BEGIN

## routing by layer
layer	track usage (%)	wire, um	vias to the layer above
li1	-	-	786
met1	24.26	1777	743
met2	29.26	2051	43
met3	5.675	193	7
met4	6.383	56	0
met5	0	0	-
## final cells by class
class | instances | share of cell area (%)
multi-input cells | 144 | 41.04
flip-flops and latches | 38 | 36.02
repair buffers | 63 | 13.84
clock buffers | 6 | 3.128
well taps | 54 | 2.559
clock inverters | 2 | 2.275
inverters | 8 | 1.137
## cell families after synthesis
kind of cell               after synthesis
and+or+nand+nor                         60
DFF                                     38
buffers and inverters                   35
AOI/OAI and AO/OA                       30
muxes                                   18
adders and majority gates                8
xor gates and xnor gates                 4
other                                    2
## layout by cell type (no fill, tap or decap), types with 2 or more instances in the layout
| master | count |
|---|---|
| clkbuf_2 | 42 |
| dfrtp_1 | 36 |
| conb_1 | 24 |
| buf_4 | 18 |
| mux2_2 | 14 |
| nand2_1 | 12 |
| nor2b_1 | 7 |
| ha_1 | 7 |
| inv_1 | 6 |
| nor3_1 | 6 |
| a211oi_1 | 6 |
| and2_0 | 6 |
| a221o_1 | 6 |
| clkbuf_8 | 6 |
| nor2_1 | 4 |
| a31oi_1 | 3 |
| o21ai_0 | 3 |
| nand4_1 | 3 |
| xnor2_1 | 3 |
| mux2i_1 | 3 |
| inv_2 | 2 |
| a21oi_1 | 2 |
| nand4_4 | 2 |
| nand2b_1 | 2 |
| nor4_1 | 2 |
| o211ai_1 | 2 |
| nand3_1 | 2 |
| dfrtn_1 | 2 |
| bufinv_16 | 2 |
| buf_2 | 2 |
File: src/core/gat_addr_match.sv
`timescale 1ns/1ps
module gat_addr_match
	import gat_pkg::*;
(
	// Command byte and own address.
	input wire logic [7:0] cmd,
	input wire logic [4:0] my_addr,
	// Decode results.
	output logic is_listen,
	output logic is_talk,
	output logic is_sec,
	output logic addr_hit,
	output logic is_unl,
	output logic is_unt
);
	logic [1:0] grp;
	// Bit 7 never enters the decode.
	assign grp = {cmd[TALK_FLAG_POS], cmd[LISTEN_FLAG_POS]};
	assign addr_hit = cmd[ADDR_MSB:ADDR_LSB] == my_addr;
	assign is_listen = grp == GRP_LISTEN;
	assign is_talk = grp == GRP_TALK;
	assign is_sec = grp == GRP_SEC;
	assign is_unl = cmd[6:0] == CMD_UNLISTEN;
	assign is_unt = cmd[6:0] == CMD_UNTALK;
endmodule // gat_addr_match

File: src/core/gat_device.sv
`timescale 1ns/1ps
// Contract
// - attention high means command, low means data
// - data moves only when addressed
// - unique primary address from 0 to 30
// - address in bits 0-4, flags 5, 6
// - bit 7 of commands ignored
// - listen code is address plus 0x20
// - talk code is address plus 0x40
// - secondary code is address plus 0x60
// - secondary follows primary; both must match
// - untalk 0x5f drops talker state
// - other talk address drops talker state
// - unlisten 0x3f drops listener state
// - listener kept until unlisten only
// - termination applies only to data bytes
// - listener ends on termination character
// - talker sends termination character last
// - talker asserts end line on last only
// - listener ends on byte with end line
// - listener stops and holds after count
// - talker waits while t_hold or attention is set
// - any enabled termination ends transfer
module gat_device
	import gat_pkg::*;
(
	// Clock and reset.
	input wire logic mclk,
	input wire logic sys_rst,
	// Bus side.
	gat_bus_if.dev bus,
	// Configuration.
	input wire logic cfg_load,
	input wire logic [4:0] cfg_addr,
	input wire logic cfg_sec_en,
	input wire logic [4:0] cfg_sec_addr,
	input wire logic [7:0] cfg_eos_char,
	input wire logic cfg_eos_en,
	input wire logic cfg_eoi_en,
	input wire logic cfg_cnt_en,
	input wire logic [15:0] cfg_count,
	// Received data.
	output logic rx_valid,
	output logic [7:0] rx_data,
	output logic rx_end,
	// Transmit data.
	input wire logic tx_valid,
	input wire logic [7:0] tx_data,
	input wire logic tx_last,
	output logic tx_ready,
	// Status.
	output logic talker,
	output logic listener
);
	import gat_pkg::*;
	typedef enum logic [1:0] {GAT_SEC_NONE, GAT_SEC_LISTEN, GAT_SEC_TALK} gat_sec_e;
	logic [4:0] addr_reg;
	logic sec_en_reg;
	logic [4:0] sec_addr_reg;
	logic [7:0] eos_reg;
	logic eos_en_reg, eoi_en_reg, cnt_en_reg;
	logic [15:0] count_reg;
	logic [15:0] rx_cnt_reg;
	logic hold_reg;
	logic tx_eos_reg;
	gat_sec_e sec_reg;
	logic is_listen, is_talk, is_sec, addr_hit, is_unl, is_unt;
	logic cmd_byte, data_byte, rx_take, rx_term, tx_fire;

	gat_addr_match u_match (
		.cmd(bus.dio),
		.my_addr(addr_reg),
		.is_listen(is_listen),
		.is_talk(is_talk),
		.is_sec(is_sec),
		.addr_hit(addr_hit),
		.is_unl(is_unl),
		.is_unt(is_unt)
	);

	function automatic logic cfg_eos_hit();
		return bus.dio == eos_reg;
	endfunction

	assign cmd_byte = bus.strobe && bus.atn;
	assign data_byte = bus.strobe && !bus.atn;
	assign rx_take = data_byte && listener && !hold_reg;
	assign rx_term = (cfg_eos_hit() && eos_en_reg) || (bus.eoi && eoi_en_reg) ||
		(cnt_en_reg && rx_cnt_reg + CNT_ONE >= count_reg);

	// Configuration storage.
	always_ff @(posedge mclk) begin
		if (sys_rst) begin
			addr_reg <= 5'h00;
			sec_en_reg <= 1'b0;
			sec_addr_reg <= 5'h00;
			eos_reg <= EOS_DEFAULT;
			eos_en_reg <= 1'b0;
			eoi_en_reg <= 1'b0;
			cnt_en_reg <= 1'b0;
			count_reg <= CNT_ZERO;
		end else if (cfg_load) begin
			addr_reg <= (cfg_addr > ADDR_MAX) ? ADDR_MAX : cfg_addr;
			sec_en_reg <= cfg_sec_en;
			sec_addr_reg <= cfg_sec_addr;
			eos_reg <= cfg_eos_char;
			eos_en_reg <= cfg_eos_en;
			eoi_en_reg <= cfg_eoi_en;
			cnt_en_reg <= cfg_cnt_en;
			count_reg <= cfg_count;
		end
	end

	// Addressing state.
	always_ff @(posedge mclk) begin
		if (sys_rst) begin
			talker <= 1'b0;
			listener <= 1'b0;
			sec_reg <= GAT_SEC_NONE;
		end else if (cmd_byte) begin
			sec_reg <= GAT_SEC_NONE;
			if (is_unl) begin
				listener <= 1'b0;
			end else if (is_unt) begin
				talker <= 1'b0;
			end else if (is_listen && addr_hit) begin
				if (sec_en_reg) begin
					sec_reg <= GAT_SEC_LISTEN;
				end else begin
					listener <= 1'b1;
				end
			end else if (is_talk) begin
				if (!addr_hit) begin
					talker <= 1'b0;
				end else if (sec_en_reg) begin
					sec_reg <= GAT_SEC_TALK;
				end else begin
					talker <= 1'b1;
				end
			end else if (is_sec && bus.dio[ADDR_MSB:ADDR_LSB] == sec_addr_reg) begin
				unique case (sec_reg)
					GAT_SEC_LISTEN: listener <= 1'b1;
					GAT_SEC_TALK: talker <= 1'b1;
					GAT_SEC_NONE: ;
				endcase
			end
		end
	end

	// Listener path.
	always_ff @(posedge mclk) begin
		if (sys_rst) begin
			rx_valid <= 1'b0;
			rx_data <= BYTE_ZERO;
			rx_end <= 1'b0;
			rx_cnt_reg <= CNT_ZERO;
			hold_reg <= 1'b0;
		end else begin
			rx_valid <= rx_take;
			rx_end <= rx_take && rx_term;
			if (rx_take) begin
				rx_data <= bus.dio;
			end
			if (cfg_load || !listener || (cmd_byte && is_unl)) begin
				rx_cnt_reg <= CNT_ZERO;
				hold_reg <= 1'b0;
			end else if (rx_take) begin
				rx_cnt_reg <= rx_term ? CNT_ZERO : rx_cnt_reg + CNT_ONE;
				hold_reg <= cnt_en_reg && rx_cnt_reg + CNT_ONE >= count_reg;
			end
		end
	end

	// Talker path.
	assign tx_fire = talker && !bus.atn && !bus.t_hold && tx_valid && !tx_eos_reg;
	always_ff @(posedge mclk) begin
		if (sys_rst) begin
			bus.t_strobe <= 1'b0;
			bus.t_dio <= BYTE_ZERO;
			bus.t_eoi <= 1'b0;
			tx_eos_reg <= 1'b0;
			tx_ready <= 1'b0;
		end else begin
			tx_ready <= talker && !bus.atn && !bus.t_hold && !tx_eos_reg && !tx_fire;
			if (tx_eos_reg && talker && !bus.atn && !bus.t_hold) begin
				bus.t_strobe <= 1'b1;
				bus.t_dio <= eos_reg;
				bus.t_eoi <= eoi_en_reg;
				tx_eos_reg <= 1'b0;
			end else if (tx_fire) begin
				bus.t_strobe <= 1'b1;
				bus.t_dio <= tx_data;
				bus.t_eoi <= eoi_en_reg && tx_last && !eos_en_reg;
				tx_eos_reg <= tx_last && eos_en_reg;
			end else begin
				bus.t_strobe <= 1'b0;
				bus.t_eoi <= 1'b0;
			end
			if (!talker) begin
				tx_eos_reg <= 1'b0;
			end
		end
	end

	assign bus.l_hold = hold_reg;
endmodule // gat_device
==> src/hw/twowire_target_pkg.sv <==
// Register map, field positions, reset values and pin settings of the two-wire target port
package twowire_target_pkg;
	// Register addresses on the special function register bus
	localparam logic [7:0] ADDR_INT_ENABLE_ONE = 8'ha9;
	localparam logic [7:0] ADDR_OWN_ADDRESS    = 8'he9;
	localparam logic [7:0] ADDR_CONTROL_FLAGS  = 8'hea;
	localparam logic [7:0] ADDR_FIRST_RX_BYTE  = 8'heb;
	localparam logic [7:0] ADDR_SECOND_RX_TX   = 8'hec;

	// Field positions
	localparam int BIT_GLOBAL_IRQ_EN  = 6;
	localparam int BIT_PORT_ENABLE    = 0;
	localparam int BIT_HOST_IRQ_EN    = 7;
	localparam int BIT_TX_DONE_IE     = 6;
	localparam int BIT_RX_SECOND_IE   = 5;
	localparam int BIT_RX_FIRST_IE    = 4;
	localparam int BIT_TX_DONE_FLAG   = 2;
	localparam int BIT_RX_SECOND_FLAG = 1;
	localparam int BIT_RX_FIRST_FLAG  = 0;

	// Reset values
	localparam logic [7:0] RESET_INT_ENABLE_ONE = 8'h00;
	localparam logic [7:0] RESET_OWN_ADDRESS    = 8'h64;
	localparam logic [7:0] RESET_CONTROL_FLAGS  = 8'h04;
	localparam logic [7:0] RESET_DATA_BYTE      = 8'h00;

	// Pin function settings required for target operation
	localparam logic [3:0] SCL_MODE_MASK  = 4'hb;
	localparam logic [3:0] SCL_MODE_VALUE = 4'h1;
	localparam logic [3:0] SDA_MODE_VALUE = 4'h0;

	// Serial framing
	localparam int         BYTE_BITS      = 8;
	localparam logic [3:0] BIT_COUNT_FULL = 4'h8;
	localparam logic [1:0] MAX_RX_BYTES   = 2'h2;
endpackage

==> src/hw/twowire_sync.sv <==
// Two flip-flop synchroniser for one asynchronous input
module twowire_sync
(
	// Clock and reset
	input  wire logic clk,
	input  wire logic rst,
	// Data
	input  wire logic async_in,
	output logic      sync_out
);
	logic meta_q;

	always_ff @(posedge clk or posedge rst)
	begin
		if (rst)
		begin
			meta_q   <= 1'b1;
			sync_out <= 1'b1;
		end
		else
		begin
			meta_q   <= async_in;
			sync_out <= meta_q;
		end
	end
endmodule

==> src/hw/twowire_target_port.sv <==
// Two-wire serial target port with its special function registers
// Notes on behaviour
// - Global two-wire interrupt enable gates every interrupt request of this port.
// - Address register bits 7..1 hold own address; only matching transactions answered.
// - Address register bit 0 enables the target port.
// - Control bit 6 enables the transmit-done interrupt.
// - Control bit 5 enables the second-byte-received interrupt.
// - Control bit 4 enables the first-byte-received interrupt.
// - Control bit 2 set by hardware after a byte is sent; resets to one.
// - Control bit 1 set when second received byte is captured.
// - Control bit 0 set when first received byte is captured.
// - Writing zero clears a flag; writing one leaves it unchanged.
// - Read-only register returns the first received byte.
// - Reading the shared data register returns the second received byte.
// - Writing the shared data register loads the byte to send, kept separately.
// - After an addressed write start, accept one or two data bytes in order.
// - After an addressed read start, return exactly one data byte.
module twowire_target_port
	import twowire_target_pkg::*;
(
	// Clock and reset
	input  wire logic       SYS_CLK,
	input  wire logic       RST,
	// Special function register bus
	input  wire logic [7:0] SFR_ADDR,
	input  wire logic [7:0] SFR_WDATA,
	input  wire logic       SFR_WE,
	input  wire logic       SFR_RE,
	output logic      [7:0] SFR_RDATA,
	// Pin function settings
	input  wire logic [3:0] SCL_PIN_FUNCTION_SELECT,
	input  wire logic       SCL_PORT_LATCH,
	input  wire logic [3:0] SDA_PIN_FUNCTION_SELECT,
	input  wire logic       SDA_PORT_LATCH,
	// Bus pins
	input  wire logic       SCL_I,
	input  wire logic       SDA_I,
	output logic            SDA_O,
	output logic            SDA_OE,
	// Processor side
	output logic            TWOWIRE_IRQ,
	output logic            HOST_SIDE_IRQ_ENABLE
);
	typedef enum logic [2:0] {
		ST_IDLE, ST_ADDR, ST_ADDR_ACK, ST_RX, ST_RX_ACK, ST_TX, ST_TX_ACK, ST_IGNORE
	} bus_state_e;

	bus_state_e state_q, state_d;
	logic [3:0] cnt_q, cnt_d;
	logic [7:0] shift_q, shift_d;
	logic       low_q, low_d;
	logic       rw_q, rw_d;
	logic [1:0] byte_idx_q, byte_idx_d;
	logic [7:0] rx_first_byte_q, rx_first_byte_d;
	logic [7:0] rx_second_byte_q, rx_second_byte_d;
	logic [7:0] tx_byte_q;
	logic       set_tx_done, set_rx_first, set_rx_second;

	logic       twowire_global_irq_enable_q;
	logic [6:0] own_bus_address_q;
	logic       target_port_enable_q;
	logic       host_side_irq_enable_q;
	logic       tx_done_irq_enable_q, rx_second_irq_enable_q, rx_first_irq_enable_q;
	logic       tx_done_flag_q, rx_second_flag_q, rx_first_flag_q;
	logic [7:0] rdata_q;

	// Pin synchronisation and edge detection
	logic scl_s, sda_s, scl_prev_q, sda_prev_q;

	twowire_sync u_sync_scl
	(
		.clk      (SYS_CLK),
		.rst      (RST),
		.async_in (SCL_I),
		.sync_out (scl_s)
	);

	twowire_sync u_sync_sda
	(
		.clk      (SYS_CLK),
		.rst      (RST),
		.async_in (SDA_I),
		.sync_out (sda_s)
	);

	wire scl_rise   = scl_s & ~scl_prev_q;
	wire scl_fall   = ~scl_s & scl_prev_q;
	wire start_cond = scl_s & scl_prev_q & sda_prev_q & ~sda_s;
	wire stop_cond  = scl_s & scl_prev_q & ~sda_prev_q & sda_s;
	wire byte_full  = (cnt_q == BIT_COUNT_FULL);

	wire pins_ok = ((SCL_PIN_FUNCTION_SELECT & SCL_MODE_MASK) == SCL_MODE_VALUE) & SCL_PORT_LATCH
		& (SDA_PIN_FUNCTION_SELECT == SDA_MODE_VALUE) & SDA_PORT_LATCH;
	wire active = pins_ok & target_port_enable_q;
	wire addr_match = (shift_q[7:1] == own_bus_address_q);

	// Register decode
	wire wr_inte = SFR_WE & (SFR_ADDR == ADDR_INT_ENABLE_ONE);
	wire wr_addr = SFR_WE & (SFR_ADDR == ADDR_OWN_ADDRESS);
	wire wr_ctrl = SFR_WE & (SFR_ADDR == ADDR_CONTROL_FLAGS);
	wire wr_data = SFR_WE & (SFR_ADDR == ADDR_SECOND_RX_TX);

	wire [7:0] rd_inte = {1'b0, twowire_global_irq_enable_q, 6'h00};
	wire [7:0] rd_addr = {own_bus_address_q, target_port_enable_q};
	wire [7:0] rd_ctrl = {host_side_irq_enable_q, tx_done_irq_enable_q, rx_second_irq_enable_q,
		rx_first_irq_enable_q, 1'b0, tx_done_flag_q, rx_second_flag_q, rx_first_flag_q};
	wire [7:0] rd_mux  = (SFR_ADDR == ADDR_INT_ENABLE_ONE) ? rd_inte :
		(SFR_ADDR == ADDR_OWN_ADDRESS)   ? rd_addr :
		(SFR_ADDR == ADDR_CONTROL_FLAGS) ? rd_ctrl :
		(SFR_ADDR == ADDR_FIRST_RX_BYTE) ? rx_first_byte_q :
		(SFR_ADDR == ADDR_SECOND_RX_TX)  ? rx_second_byte_q :
		8'h00;

	// A write of one never sets a flag, and a hardware set beats a same-cycle clear
	wire tx_done_flag_d   = set_tx_done
		| (tx_done_flag_q & ~(wr_ctrl & ~SFR_WDATA[BIT_TX_DONE_FLAG]));
	wire rx_second_flag_d = set_rx_second
		| (rx_second_flag_q & ~(wr_ctrl & ~SFR_WDATA[BIT_RX_SECOND_FLAG]));
	wire rx_first_flag_d  = set_rx_first
		| (rx_first_flag_q & ~(wr_ctrl & ~SFR_WDATA[BIT_RX_FIRST_FLAG]));

	wire irq_any = (tx_done_flag_q & tx_done_irq_enable_q)
		| (rx_second_flag_q & rx_second_irq_enable_q)
		| (rx_first_flag_q & rx_first_irq_enable_q);

	assign TWOWIRE_IRQ          = irq_any & twowire_global_irq_enable_q;
	assign HOST_SIDE_IRQ_ENABLE = host_side_irq_enable_q;
	assign SFR_RDATA            = rdata_q;
	assign SDA_O                = 1'b0;
	assign SDA_OE               = low_q;

	// Bus state machine; bits are sampled on rising clock and data changes after falling clock
	always_comb
	begin
		state_d          = state_q;
		cnt_d            = cnt_q;
		shift_d          = shift_q;
		low_d            = low_q;
		rw_d             = rw_q;
		byte_idx_d       = byte_idx_q;
		rx_first_byte_d  = rx_first_byte_q;
		rx_second_byte_d = rx_second_byte_q;
		set_tx_done      = 1'b0;
		set_rx_first     = 1'b0;
		set_rx_second    = 1'b0;
		if (!active)
		begin
			state_d = ST_IDLE;
			low_d   = 1'b0;
		end
		else if (start_cond)
		begin
			state_d    = ST_ADDR;
			cnt_d      = 4'h0;
			low_d      = 1'b0;
			byte_idx_d = 2'h0;
		end
		else if (stop_cond)
		begin
			state_d = ST_IDLE;
			low_d   = 1'b0;
		end
		else
		begin
			case (state_q)
				ST_ADDR, ST_RX:
				begin
					if (scl_rise && !byte_full)
					begin
						shift_d = {shift_q[6:0], sda_s};
						cnt_d   = cnt_q + 4'h1;
					end
					else if (scl_fall && byte_full && state_q == ST_ADDR)
					begin
						if (addr_match)
						begin
							state_d = ST_ADDR_ACK;
							low_d   = 1'b1;
							rw_d    = shift_q[0];
						end
						else
							state_d = ST_IGNORE;
					end
					else if (scl_fall && byte_full)
					begin
						if (byte_idx_q < MAX_RX_BYTES)
						begin
							state_d    = ST_RX_ACK;
							low_d      = 1'b1;
							byte_idx_d = byte_idx_q + 2'h1;
							if (byte_idx_q == 2'h0)
							begin
								rx_first_byte_d = shift_q;
								set_rx_first    = 1'b1;
							end
							else
							begin
								rx_second_byte_d = shift_q;
								set_rx_second    = 1'b1;
							end
						end
						else
							state_d = ST_IGNORE;
					end
				end
				ST_ADDR_ACK:
				begin
					if (scl_fall && rw_q)
					begin
						state_d = ST_TX;
						shift_d = tx_byte_q;
						low_d   = ~tx_byte_q[BYTE_BITS-1];
						cnt_d   = 4'h1;
					end
					else if (scl_fall)
					begin
						state_d = ST_RX;
						low_d   = 1'b0;
						cnt_d   = 4'h0;
					end
				end
				ST_RX_ACK:
				begin
					if (scl_fall)
					begin
						state_d = ST_RX;
						low_d   = 1'b0;
						cnt_d   = 4'h0;
					end
				end
				ST_TX:
				begin
					if (scl_fall && byte_full)
					begin
						state_d = ST_TX_ACK;
						low_d   = 1'b0;
					end
					else if (scl_fall)
					begin
						low_d   = ~shift_q[BYTE_BITS-2];
						shift_d = {shift_q[6:0], 1'b0};
						cnt_d   = cnt_q + 4'h1;
					end
				end
				ST_TX_ACK:
				begin
					// One byte per read; the controller's answer bit is not needed
					if (scl_rise)
					begin
						set_tx_done = 1'b1;
						state_d     = ST_IGNORE;
					end
				end
				default:
				begin
					state_d = state_q;
				end
			endcase
		end
	end

	always_ff @(posedge SYS_CLK or posedge RST)
	begin
		if (RST)
		begin
			state_q          <= ST_IDLE;
			cnt_q            <= 4'h0;
			shift_q          <= RESET_DATA_BYTE;
			low_q            <= 1'b0;
			rw_q             <= 1'b0;
			byte_idx_q       <= 2'h0;
			rx_first_byte_q  <= RESET_DATA_BYTE;
			rx_second_byte_q <= RESET_DATA_BYTE;
			scl_prev_q       <= 1'b1;
			sda_prev_q       <= 1'b1;
		end
		else
		begin
			state_q          <= state_d;
			cnt_q            <= cnt_d;
			shift_q          <= shift_d;
			low_q            <= low_d;
			rw_q             <= rw_d;
			byte_idx_q       <= byte_idx_d;
			rx_first_byte_q  <= rx_first_byte_d;
			rx_second_byte_q <= rx_second_byte_d;
			scl_prev_q       <= scl_s;
			sda_prev_q       <= sda_s;
		end
	end

	always_ff @(posedge SYS_CLK or posedge RST)
	begin
		if (RST)
		begin
			twowire_global_irq_enable_q <= RESET_INT_ENABLE_ONE[BIT_GLOBAL_IRQ_EN];
			own_bus_address_q           <= RESET_OWN_ADDRESS[7:1];
			target_port_enable_q        <= RESET_OWN_ADDRESS[BIT_PORT_ENABLE];
			host_side_irq_enable_q      <= RESET_CONTROL_FLAGS[BIT_HOST_IRQ_EN];
			tx_done_irq_enable_q        <= RESET_CONTROL_FLAGS[BIT_TX_DONE_IE];
			rx_second_irq_enable_q      <= RESET_CONTROL_FLAGS[BIT_RX_SECOND_IE];
			rx_first_irq_enable_q       <= RESET_CONTROL_FLAGS[BIT_RX_FIRST_IE];
			tx_done_flag_q              <= RESET_CONTROL_FLAGS[BIT_TX_DONE_FLAG];
			rx_second_flag_q            <= RESET_CONTROL_FLAGS[BIT_RX_SECOND_FLAG];
			rx_first_flag_q             <= RESET_CONTROL_FLAGS[BIT_RX_FIRST_FLAG];
			tx_byte_q                   <= RESET_DATA_BYTE;
			rdata_q                     <= RESET_DATA_BYTE;
		end
		else
		begin
			if (wr_inte)
				twowire_global_irq_enable_q <= SFR_WDATA[BIT_GLOBAL_IRQ_EN];
			if (wr_addr)
			begin
				own_bus_address_q    <= SFR_WDATA[7:1];
				target_port_enable_q <= SFR_WDATA[BIT_PORT_ENABLE];
			end
			if (wr_ctrl)
			begin
				host_side_irq_enable_q <= SFR_WDATA[BIT_HOST_IRQ_EN];
				tx_done_irq_enable_q   <= SFR_WDATA[BIT_TX_DONE_IE];
				rx_second_irq_enable_q <= SFR_WDATA[BIT_RX_SECOND_IE];
				rx_first_irq_enable_q  <= SFR_WDATA[BIT_RX_FIRST_IE];
			end
			if (wr_data)
				tx_byte_q <= SFR_WDATA;
			tx_done_flag_q   <= tx_done_flag_d;
			rx_second_flag_q <= rx_second_flag_d;
			rx_first_flag_q  <= rx_first_flag_d;
			if (SFR_RE)
				rdata_q <= rd_mux;
		end
	end
endmodule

END

Exercise requirements: Bring together all lines in the records where the word "secondary" is found.

Written answer:
// - secondary code is address plus 0x60
// - secondary follows primary; both must match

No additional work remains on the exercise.